ENTRIES PROVIDED -
►
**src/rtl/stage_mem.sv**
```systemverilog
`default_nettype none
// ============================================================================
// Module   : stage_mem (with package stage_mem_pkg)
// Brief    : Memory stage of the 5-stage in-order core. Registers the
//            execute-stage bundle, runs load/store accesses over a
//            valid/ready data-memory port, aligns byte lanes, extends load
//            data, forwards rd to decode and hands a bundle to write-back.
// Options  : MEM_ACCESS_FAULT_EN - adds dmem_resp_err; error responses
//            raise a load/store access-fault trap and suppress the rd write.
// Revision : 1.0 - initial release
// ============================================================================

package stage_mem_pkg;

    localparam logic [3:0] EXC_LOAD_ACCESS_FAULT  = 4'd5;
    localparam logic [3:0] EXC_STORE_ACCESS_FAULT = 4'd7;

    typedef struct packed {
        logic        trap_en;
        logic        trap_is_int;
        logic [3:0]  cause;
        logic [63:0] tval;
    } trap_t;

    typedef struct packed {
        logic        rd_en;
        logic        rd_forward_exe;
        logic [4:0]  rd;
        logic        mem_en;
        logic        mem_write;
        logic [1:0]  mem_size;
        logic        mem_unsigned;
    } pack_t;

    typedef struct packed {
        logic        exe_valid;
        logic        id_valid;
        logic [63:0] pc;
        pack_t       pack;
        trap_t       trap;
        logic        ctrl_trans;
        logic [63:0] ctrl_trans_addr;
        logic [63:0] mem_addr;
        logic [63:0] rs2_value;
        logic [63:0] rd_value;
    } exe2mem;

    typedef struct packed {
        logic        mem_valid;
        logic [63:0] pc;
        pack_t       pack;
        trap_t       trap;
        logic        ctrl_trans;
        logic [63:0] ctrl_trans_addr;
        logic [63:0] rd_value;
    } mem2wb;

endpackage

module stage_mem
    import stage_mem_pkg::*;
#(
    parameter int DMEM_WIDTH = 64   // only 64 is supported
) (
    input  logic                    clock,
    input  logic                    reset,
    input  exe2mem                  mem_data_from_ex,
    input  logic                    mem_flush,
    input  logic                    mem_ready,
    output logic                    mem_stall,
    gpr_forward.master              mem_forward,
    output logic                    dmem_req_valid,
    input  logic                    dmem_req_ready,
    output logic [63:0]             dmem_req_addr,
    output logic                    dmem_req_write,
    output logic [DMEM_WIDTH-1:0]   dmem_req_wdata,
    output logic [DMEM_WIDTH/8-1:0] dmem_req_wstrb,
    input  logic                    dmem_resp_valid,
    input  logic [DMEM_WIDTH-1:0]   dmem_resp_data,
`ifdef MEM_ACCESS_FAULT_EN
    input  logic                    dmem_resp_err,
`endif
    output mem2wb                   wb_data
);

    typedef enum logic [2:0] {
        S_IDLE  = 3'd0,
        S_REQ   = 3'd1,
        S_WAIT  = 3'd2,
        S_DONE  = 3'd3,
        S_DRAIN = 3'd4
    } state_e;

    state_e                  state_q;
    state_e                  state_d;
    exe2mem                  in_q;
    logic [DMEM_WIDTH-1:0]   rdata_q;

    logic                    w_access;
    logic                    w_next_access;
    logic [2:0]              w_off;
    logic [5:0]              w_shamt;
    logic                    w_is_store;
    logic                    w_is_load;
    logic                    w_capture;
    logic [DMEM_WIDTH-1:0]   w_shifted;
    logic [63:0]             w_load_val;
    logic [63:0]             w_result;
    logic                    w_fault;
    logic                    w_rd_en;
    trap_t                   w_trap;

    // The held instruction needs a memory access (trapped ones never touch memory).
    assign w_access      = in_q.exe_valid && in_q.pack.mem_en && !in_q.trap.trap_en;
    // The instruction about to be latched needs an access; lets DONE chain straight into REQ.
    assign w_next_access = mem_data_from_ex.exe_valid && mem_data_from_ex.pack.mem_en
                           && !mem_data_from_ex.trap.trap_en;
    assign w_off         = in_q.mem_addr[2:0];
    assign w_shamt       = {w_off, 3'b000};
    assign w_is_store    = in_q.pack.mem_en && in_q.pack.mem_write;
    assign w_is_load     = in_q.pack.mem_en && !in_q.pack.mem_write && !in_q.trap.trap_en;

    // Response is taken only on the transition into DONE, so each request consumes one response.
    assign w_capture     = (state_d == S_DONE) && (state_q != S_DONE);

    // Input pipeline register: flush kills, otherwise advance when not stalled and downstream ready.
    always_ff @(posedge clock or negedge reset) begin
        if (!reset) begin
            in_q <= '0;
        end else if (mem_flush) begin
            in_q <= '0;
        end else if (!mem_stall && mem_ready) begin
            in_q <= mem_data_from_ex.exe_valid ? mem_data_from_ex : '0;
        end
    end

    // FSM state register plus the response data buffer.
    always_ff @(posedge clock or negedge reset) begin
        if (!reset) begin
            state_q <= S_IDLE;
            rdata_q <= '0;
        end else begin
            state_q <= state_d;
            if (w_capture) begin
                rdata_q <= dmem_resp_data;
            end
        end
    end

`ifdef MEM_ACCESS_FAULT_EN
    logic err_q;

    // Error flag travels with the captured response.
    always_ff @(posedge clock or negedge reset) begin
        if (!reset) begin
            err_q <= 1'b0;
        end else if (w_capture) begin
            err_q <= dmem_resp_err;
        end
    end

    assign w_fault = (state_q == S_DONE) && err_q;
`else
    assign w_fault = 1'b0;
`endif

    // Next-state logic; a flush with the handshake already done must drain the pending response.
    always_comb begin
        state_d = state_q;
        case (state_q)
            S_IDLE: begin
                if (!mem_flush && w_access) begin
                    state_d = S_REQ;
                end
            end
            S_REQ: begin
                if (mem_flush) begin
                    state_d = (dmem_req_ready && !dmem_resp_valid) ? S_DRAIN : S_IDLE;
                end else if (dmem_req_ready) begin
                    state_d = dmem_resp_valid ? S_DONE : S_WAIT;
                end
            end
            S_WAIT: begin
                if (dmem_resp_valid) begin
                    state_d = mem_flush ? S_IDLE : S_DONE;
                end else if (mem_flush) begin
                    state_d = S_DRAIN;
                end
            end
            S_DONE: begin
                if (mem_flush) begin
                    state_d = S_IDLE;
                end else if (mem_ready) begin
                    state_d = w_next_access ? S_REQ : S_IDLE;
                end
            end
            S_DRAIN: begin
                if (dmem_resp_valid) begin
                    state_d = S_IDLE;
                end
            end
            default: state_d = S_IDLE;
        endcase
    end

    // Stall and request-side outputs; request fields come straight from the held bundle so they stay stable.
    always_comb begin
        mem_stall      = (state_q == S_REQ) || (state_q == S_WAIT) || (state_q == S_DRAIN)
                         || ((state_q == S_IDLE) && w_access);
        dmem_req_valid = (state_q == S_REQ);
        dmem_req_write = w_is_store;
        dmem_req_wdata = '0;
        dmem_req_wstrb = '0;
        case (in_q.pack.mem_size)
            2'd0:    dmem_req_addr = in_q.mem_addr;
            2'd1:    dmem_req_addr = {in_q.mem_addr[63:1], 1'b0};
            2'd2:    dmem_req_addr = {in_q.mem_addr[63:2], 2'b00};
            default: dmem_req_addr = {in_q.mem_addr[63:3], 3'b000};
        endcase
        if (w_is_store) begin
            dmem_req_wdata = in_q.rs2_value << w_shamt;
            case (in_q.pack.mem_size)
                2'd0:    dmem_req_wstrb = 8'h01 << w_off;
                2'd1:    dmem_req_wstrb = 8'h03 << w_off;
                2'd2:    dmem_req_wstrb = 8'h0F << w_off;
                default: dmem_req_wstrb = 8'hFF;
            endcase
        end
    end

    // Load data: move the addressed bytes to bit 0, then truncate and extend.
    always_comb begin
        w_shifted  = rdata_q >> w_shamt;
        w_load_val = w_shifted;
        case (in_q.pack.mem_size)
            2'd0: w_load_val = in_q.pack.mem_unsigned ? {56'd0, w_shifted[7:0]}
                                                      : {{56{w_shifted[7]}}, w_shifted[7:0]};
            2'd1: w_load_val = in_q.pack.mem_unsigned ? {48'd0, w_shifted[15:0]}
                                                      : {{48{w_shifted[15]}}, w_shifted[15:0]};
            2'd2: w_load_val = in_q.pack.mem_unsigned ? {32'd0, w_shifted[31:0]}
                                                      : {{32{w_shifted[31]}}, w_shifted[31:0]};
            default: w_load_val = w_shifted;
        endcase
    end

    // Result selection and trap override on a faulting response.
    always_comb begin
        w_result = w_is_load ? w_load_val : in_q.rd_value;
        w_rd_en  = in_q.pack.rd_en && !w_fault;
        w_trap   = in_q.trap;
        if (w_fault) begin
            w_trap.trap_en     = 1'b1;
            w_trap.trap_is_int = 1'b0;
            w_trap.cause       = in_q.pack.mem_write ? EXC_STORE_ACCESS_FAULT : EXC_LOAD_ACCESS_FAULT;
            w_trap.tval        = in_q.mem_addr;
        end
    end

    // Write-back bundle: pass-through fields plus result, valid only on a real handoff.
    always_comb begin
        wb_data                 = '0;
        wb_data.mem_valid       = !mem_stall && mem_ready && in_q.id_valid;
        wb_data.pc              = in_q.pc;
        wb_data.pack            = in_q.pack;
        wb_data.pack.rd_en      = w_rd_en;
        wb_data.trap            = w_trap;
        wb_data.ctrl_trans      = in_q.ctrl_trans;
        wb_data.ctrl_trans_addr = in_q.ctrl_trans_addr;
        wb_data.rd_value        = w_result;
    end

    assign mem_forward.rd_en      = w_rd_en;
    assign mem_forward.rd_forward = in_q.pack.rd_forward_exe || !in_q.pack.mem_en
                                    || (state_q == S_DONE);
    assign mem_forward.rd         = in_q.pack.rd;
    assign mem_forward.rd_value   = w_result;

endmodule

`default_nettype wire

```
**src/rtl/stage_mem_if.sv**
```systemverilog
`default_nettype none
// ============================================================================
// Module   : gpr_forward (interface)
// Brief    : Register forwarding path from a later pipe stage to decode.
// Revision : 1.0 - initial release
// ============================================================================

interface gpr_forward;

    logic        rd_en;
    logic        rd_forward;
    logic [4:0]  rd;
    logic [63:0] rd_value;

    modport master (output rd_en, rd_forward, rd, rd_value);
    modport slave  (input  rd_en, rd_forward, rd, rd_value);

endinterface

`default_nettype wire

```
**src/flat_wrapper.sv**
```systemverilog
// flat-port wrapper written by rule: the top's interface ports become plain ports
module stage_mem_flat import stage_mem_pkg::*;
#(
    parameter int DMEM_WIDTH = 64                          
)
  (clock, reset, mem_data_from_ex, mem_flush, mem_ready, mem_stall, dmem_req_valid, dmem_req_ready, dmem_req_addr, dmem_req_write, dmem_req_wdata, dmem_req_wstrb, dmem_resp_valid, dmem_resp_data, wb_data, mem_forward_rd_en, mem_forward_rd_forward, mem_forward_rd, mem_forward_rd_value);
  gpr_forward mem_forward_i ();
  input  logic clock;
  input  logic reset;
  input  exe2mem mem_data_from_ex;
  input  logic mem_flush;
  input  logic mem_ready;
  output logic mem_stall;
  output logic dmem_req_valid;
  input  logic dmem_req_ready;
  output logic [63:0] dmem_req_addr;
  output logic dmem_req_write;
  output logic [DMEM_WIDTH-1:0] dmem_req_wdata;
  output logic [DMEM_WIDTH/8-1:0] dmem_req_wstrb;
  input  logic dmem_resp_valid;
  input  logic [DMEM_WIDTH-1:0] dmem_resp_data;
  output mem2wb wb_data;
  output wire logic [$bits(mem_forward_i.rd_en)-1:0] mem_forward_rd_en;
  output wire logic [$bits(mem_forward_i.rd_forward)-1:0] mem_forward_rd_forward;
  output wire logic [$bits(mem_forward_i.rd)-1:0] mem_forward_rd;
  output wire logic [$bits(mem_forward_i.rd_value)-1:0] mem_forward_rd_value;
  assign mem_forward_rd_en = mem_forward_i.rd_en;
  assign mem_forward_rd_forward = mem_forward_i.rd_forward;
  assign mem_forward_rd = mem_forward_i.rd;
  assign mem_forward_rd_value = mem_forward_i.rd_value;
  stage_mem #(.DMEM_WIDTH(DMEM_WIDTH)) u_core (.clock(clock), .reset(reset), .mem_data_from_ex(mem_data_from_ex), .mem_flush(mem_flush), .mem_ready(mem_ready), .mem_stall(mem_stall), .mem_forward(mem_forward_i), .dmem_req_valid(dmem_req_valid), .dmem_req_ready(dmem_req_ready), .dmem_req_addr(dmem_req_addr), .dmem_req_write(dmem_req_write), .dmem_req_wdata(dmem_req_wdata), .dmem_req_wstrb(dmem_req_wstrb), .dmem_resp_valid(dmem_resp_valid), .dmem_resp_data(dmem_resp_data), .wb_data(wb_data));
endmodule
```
◄
WHAT TO PRODUCE -
Across all the entries above, count each line that has the word "else" in it, and give only the count.

REPLY -
8